Task to complete
Find the lines of the material below that include the string "elaboration", then copy each one.

»»

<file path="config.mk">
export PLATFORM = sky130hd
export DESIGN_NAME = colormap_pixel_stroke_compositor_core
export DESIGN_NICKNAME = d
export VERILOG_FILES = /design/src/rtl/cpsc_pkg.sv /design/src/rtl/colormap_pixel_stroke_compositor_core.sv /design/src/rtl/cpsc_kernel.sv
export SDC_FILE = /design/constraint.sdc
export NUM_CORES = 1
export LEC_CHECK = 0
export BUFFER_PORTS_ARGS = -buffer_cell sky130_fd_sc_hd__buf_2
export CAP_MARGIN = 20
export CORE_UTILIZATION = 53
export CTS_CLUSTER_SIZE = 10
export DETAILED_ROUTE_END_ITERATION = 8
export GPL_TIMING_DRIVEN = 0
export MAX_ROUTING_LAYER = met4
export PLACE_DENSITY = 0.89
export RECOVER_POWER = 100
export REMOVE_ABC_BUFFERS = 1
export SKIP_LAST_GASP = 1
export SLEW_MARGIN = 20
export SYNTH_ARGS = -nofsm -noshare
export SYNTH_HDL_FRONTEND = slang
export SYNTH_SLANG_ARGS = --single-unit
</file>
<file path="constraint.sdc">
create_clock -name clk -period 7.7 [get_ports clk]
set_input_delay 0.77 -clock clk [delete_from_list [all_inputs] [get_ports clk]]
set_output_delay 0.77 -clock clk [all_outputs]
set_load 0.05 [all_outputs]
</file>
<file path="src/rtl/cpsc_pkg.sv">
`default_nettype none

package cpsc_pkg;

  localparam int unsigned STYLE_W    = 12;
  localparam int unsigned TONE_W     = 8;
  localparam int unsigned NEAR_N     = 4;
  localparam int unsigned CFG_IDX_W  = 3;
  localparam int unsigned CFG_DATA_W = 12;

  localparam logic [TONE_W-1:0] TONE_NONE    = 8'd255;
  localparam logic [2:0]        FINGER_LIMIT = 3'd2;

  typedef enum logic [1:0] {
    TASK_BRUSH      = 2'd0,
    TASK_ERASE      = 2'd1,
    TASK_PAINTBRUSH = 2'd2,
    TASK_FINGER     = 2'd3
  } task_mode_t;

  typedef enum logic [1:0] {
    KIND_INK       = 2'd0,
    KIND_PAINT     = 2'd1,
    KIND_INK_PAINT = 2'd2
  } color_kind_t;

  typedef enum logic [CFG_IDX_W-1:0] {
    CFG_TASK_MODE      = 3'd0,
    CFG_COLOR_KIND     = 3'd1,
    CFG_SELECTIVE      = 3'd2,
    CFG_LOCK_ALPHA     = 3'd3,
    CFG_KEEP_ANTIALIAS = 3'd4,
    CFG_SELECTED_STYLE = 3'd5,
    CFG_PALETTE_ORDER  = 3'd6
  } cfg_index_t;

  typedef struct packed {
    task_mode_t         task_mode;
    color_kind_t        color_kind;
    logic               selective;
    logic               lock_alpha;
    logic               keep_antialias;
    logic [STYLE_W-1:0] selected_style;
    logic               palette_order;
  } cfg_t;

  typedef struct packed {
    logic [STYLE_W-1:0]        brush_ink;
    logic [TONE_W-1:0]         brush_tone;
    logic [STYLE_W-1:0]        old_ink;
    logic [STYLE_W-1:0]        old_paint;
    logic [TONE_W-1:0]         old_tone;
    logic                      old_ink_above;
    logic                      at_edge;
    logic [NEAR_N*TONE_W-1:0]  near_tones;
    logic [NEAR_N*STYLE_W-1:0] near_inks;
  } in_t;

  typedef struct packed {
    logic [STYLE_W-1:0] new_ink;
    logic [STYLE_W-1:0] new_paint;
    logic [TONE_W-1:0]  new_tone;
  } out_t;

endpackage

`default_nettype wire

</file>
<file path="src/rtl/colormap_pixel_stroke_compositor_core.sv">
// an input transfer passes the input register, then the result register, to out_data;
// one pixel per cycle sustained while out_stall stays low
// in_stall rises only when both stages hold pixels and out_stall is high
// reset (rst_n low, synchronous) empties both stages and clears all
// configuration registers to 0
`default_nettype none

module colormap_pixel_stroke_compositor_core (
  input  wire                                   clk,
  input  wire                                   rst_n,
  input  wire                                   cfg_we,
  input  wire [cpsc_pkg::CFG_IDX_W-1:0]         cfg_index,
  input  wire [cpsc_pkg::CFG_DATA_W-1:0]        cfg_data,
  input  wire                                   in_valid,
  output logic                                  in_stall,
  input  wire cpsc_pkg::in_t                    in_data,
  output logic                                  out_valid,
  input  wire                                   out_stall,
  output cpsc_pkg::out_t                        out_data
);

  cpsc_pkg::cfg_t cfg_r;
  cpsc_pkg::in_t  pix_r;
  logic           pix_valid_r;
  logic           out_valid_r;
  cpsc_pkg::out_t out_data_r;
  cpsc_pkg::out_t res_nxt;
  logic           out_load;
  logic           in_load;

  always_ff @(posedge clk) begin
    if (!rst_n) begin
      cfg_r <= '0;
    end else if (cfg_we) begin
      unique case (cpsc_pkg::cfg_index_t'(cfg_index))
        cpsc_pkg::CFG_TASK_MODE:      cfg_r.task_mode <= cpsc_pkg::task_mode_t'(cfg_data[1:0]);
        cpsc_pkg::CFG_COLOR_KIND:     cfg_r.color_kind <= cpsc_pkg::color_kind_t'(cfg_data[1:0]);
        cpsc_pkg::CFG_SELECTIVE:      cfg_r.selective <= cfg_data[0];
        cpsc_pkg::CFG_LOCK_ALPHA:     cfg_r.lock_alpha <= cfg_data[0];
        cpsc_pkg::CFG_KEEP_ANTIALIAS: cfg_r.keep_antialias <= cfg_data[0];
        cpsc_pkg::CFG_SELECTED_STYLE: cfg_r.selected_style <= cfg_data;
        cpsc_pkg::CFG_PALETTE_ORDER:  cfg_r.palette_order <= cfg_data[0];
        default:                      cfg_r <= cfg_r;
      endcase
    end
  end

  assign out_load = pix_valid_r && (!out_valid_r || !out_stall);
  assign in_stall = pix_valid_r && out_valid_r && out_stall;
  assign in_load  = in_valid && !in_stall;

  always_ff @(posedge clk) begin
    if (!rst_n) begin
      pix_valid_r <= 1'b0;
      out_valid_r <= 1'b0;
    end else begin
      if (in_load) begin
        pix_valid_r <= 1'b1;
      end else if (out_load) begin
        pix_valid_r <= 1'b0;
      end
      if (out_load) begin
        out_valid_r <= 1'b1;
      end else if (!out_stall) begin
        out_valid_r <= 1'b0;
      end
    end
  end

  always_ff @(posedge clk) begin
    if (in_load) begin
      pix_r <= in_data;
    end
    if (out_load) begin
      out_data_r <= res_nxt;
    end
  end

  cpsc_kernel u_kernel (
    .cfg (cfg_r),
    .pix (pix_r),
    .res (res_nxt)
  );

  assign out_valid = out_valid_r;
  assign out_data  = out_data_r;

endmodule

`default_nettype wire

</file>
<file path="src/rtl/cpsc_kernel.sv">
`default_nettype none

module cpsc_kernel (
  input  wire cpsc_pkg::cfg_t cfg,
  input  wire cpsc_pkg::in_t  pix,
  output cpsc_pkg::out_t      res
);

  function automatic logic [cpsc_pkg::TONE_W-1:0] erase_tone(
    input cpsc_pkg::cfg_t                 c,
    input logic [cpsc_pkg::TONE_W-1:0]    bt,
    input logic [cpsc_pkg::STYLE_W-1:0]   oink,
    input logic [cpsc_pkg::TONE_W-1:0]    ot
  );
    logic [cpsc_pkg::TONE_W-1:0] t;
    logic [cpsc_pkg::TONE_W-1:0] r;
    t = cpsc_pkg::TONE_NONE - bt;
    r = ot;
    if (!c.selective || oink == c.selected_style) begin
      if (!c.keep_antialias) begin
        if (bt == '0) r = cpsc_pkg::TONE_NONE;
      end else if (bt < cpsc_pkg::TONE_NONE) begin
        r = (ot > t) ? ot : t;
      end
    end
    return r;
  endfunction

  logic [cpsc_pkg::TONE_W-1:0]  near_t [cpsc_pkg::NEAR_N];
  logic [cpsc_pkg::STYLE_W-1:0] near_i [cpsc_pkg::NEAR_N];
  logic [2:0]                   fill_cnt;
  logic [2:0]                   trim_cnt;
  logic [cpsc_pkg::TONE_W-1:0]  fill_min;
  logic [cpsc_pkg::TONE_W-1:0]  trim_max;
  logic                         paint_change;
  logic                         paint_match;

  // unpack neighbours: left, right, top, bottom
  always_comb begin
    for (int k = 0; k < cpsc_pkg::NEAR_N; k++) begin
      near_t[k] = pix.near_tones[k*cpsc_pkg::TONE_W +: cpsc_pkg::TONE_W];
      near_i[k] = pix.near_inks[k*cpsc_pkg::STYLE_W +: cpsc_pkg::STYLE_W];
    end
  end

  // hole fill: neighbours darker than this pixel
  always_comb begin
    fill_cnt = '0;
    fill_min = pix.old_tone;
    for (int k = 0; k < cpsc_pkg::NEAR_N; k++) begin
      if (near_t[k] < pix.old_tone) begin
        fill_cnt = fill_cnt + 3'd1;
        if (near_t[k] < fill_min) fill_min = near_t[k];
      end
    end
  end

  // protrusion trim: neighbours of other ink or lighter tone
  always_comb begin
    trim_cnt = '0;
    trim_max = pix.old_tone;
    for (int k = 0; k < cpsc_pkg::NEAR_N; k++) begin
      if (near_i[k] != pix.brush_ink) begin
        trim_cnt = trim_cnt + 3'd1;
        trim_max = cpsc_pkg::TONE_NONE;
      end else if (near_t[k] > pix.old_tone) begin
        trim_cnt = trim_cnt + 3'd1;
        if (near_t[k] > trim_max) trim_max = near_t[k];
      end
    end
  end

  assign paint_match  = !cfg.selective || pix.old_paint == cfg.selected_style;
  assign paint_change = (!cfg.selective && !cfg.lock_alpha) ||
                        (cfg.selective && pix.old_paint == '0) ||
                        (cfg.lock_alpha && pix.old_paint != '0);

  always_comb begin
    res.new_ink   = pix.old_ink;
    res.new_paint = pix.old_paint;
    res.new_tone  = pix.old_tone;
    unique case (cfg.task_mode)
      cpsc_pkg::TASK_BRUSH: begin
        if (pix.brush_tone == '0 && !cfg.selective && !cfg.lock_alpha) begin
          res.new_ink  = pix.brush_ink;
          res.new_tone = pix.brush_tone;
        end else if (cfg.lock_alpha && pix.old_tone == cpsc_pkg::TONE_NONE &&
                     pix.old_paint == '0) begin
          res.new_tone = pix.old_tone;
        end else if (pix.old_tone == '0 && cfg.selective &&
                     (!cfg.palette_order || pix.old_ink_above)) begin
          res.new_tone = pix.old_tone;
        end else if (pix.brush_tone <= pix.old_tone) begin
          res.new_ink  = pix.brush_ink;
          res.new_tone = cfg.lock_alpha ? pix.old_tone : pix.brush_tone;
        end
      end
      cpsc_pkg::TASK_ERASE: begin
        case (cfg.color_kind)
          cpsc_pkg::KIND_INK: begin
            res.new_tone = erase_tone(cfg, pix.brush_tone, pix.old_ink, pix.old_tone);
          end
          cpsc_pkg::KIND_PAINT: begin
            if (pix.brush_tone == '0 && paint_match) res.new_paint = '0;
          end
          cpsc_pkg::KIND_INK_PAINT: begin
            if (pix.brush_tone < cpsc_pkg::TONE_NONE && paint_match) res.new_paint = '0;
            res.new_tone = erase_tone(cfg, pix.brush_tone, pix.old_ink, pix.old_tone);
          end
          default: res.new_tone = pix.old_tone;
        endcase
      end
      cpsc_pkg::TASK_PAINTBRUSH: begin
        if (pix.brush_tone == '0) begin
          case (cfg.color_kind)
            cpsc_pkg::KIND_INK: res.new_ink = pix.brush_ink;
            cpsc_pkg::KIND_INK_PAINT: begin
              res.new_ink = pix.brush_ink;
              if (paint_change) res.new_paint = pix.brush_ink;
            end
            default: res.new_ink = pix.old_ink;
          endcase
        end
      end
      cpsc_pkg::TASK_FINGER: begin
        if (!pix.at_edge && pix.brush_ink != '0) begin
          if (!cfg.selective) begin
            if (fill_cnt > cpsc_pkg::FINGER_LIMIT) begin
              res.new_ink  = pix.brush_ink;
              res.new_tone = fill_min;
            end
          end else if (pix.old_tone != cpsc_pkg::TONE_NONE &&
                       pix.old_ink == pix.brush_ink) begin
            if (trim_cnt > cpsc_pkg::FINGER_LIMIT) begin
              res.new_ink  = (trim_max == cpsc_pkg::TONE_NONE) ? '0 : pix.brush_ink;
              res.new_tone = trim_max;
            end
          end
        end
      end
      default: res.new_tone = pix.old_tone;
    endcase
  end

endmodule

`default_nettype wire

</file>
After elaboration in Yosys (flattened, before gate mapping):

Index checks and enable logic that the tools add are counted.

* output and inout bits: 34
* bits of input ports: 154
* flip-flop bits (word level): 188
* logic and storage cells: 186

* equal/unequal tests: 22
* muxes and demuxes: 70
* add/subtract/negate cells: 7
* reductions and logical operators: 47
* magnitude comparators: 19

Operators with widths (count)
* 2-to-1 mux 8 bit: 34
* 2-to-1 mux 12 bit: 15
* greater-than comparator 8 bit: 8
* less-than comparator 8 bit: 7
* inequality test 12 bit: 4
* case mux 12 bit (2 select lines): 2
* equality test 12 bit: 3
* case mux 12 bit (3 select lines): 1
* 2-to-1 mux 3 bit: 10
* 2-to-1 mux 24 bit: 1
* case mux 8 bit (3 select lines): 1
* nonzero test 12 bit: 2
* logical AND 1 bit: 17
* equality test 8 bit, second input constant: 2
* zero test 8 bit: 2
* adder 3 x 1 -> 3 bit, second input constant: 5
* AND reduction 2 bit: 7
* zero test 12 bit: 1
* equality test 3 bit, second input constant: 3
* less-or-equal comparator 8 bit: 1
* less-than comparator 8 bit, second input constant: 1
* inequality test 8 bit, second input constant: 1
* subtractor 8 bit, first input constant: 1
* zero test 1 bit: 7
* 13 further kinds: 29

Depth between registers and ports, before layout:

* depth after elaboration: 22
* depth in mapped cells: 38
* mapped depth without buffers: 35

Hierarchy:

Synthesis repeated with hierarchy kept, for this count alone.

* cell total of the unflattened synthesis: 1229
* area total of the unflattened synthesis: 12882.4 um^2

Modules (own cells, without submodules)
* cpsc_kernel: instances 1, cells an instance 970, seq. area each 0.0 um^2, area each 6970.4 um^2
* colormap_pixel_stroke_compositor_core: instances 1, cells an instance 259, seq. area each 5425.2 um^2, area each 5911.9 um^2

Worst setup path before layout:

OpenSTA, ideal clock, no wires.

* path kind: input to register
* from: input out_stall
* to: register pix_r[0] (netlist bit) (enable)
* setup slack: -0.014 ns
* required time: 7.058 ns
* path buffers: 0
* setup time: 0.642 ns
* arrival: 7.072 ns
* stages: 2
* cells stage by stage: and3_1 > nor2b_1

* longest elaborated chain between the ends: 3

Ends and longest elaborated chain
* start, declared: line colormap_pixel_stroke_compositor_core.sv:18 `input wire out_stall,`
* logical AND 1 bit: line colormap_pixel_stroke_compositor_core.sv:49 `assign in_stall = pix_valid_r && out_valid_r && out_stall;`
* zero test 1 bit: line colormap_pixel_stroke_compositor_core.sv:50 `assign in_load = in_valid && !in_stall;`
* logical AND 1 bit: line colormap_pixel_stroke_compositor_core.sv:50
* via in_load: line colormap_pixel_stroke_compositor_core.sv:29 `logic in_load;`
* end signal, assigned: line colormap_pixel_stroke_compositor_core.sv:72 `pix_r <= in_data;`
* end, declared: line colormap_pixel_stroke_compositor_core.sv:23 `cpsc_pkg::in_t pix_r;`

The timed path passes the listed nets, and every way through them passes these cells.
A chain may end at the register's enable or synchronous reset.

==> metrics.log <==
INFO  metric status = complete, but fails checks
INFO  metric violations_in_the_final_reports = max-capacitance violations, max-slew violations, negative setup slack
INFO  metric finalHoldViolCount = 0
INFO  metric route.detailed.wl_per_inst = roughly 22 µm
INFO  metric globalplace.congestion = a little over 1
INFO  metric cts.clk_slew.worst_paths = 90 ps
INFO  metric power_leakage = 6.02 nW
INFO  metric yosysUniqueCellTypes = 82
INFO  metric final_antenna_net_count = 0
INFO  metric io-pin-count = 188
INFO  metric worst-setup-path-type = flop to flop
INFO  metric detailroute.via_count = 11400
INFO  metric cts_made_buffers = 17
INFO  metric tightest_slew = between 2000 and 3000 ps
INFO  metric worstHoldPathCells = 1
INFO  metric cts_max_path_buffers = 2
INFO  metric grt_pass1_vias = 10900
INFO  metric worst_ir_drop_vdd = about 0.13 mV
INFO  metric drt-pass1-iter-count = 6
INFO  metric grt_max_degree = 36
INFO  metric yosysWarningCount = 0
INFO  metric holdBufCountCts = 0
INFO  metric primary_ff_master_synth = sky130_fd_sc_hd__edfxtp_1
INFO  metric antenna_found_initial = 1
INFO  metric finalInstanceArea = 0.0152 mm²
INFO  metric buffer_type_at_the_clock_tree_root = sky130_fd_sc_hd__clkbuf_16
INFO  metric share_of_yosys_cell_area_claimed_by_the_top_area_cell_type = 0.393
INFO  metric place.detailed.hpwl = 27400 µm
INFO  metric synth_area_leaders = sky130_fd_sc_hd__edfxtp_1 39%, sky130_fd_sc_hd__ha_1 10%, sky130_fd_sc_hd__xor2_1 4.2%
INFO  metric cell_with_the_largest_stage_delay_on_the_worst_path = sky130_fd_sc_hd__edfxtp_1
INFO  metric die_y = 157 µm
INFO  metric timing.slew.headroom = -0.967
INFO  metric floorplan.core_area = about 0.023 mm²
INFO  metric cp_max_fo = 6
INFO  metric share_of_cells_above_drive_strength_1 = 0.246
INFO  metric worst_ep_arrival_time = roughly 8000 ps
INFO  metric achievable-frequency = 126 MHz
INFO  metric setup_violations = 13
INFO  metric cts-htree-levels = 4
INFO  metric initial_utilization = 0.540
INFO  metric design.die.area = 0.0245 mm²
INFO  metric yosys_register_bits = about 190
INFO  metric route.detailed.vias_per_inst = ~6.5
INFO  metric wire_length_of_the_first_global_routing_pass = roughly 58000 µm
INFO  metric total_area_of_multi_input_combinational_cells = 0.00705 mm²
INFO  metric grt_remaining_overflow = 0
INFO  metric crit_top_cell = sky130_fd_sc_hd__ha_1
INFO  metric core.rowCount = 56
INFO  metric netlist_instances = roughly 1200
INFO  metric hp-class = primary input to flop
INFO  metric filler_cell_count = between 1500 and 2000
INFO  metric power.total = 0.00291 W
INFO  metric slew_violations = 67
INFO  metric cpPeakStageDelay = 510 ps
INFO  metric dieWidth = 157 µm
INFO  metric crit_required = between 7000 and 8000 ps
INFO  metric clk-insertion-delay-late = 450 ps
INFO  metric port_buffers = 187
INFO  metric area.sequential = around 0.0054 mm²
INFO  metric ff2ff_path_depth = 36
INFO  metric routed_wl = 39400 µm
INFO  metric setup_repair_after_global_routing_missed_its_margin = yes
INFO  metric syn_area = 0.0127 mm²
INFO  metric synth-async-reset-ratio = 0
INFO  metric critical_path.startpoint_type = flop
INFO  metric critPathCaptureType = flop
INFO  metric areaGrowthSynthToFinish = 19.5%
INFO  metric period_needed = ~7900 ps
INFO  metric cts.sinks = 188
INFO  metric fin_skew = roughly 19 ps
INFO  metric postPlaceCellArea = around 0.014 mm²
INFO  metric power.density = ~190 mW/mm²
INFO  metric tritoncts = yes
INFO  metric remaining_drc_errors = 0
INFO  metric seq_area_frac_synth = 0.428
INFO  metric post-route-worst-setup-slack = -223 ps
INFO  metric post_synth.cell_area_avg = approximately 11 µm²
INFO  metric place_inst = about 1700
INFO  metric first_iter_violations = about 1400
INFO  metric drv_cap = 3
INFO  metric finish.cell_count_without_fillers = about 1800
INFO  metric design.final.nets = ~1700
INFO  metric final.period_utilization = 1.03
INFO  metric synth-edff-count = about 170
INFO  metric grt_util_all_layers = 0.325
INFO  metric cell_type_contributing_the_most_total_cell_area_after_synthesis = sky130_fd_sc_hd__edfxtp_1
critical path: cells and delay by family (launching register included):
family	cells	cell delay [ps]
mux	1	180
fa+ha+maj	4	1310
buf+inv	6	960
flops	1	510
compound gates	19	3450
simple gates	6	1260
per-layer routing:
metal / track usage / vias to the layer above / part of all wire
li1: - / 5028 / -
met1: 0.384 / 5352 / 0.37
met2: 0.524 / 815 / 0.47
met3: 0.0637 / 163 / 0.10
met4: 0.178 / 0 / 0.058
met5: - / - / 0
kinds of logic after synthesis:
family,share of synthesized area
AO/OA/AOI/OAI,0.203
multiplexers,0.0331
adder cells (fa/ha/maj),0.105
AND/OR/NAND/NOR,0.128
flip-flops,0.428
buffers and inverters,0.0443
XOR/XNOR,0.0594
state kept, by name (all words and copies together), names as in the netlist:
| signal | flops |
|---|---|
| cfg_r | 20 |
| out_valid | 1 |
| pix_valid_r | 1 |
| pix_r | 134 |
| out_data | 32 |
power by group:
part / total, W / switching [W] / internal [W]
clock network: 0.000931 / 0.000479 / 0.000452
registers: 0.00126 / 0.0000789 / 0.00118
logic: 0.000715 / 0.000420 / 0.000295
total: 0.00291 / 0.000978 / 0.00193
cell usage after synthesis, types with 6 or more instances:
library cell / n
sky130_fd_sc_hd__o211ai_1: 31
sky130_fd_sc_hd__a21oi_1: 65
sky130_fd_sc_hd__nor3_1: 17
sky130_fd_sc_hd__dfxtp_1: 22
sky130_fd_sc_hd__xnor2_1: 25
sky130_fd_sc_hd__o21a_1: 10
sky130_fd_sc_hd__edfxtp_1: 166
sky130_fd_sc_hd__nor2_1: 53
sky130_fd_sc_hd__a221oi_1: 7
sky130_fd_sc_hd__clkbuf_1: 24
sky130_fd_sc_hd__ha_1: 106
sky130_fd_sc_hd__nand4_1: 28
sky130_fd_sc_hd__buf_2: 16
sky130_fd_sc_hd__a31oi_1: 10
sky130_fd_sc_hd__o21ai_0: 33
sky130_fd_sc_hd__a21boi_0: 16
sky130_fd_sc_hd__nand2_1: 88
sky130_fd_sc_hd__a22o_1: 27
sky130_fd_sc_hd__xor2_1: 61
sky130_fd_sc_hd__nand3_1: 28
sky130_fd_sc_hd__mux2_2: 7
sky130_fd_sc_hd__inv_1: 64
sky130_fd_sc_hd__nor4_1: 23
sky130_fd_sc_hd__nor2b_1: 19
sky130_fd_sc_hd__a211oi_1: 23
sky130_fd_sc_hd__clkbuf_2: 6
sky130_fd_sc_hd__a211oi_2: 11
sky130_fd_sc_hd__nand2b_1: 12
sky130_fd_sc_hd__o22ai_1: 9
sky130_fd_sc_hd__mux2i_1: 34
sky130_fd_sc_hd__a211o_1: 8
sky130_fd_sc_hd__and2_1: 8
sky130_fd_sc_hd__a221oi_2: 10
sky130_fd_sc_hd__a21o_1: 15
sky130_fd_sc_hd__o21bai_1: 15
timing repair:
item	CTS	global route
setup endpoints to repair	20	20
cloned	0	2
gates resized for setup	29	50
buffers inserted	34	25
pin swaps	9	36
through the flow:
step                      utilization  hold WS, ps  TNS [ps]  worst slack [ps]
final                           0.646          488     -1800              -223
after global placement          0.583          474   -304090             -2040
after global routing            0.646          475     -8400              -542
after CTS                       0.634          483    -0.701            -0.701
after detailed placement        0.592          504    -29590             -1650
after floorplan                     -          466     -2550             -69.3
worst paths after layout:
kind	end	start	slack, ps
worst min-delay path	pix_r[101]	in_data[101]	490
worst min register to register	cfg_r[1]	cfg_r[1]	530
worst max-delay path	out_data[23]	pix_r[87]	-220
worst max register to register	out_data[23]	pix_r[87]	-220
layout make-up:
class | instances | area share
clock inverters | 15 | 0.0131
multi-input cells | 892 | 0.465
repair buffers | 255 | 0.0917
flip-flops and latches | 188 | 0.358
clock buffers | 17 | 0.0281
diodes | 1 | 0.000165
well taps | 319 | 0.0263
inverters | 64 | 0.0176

««

Task output
After elaboration in Yosys (flattened, before gate mapping):
* depth after elaboration: 22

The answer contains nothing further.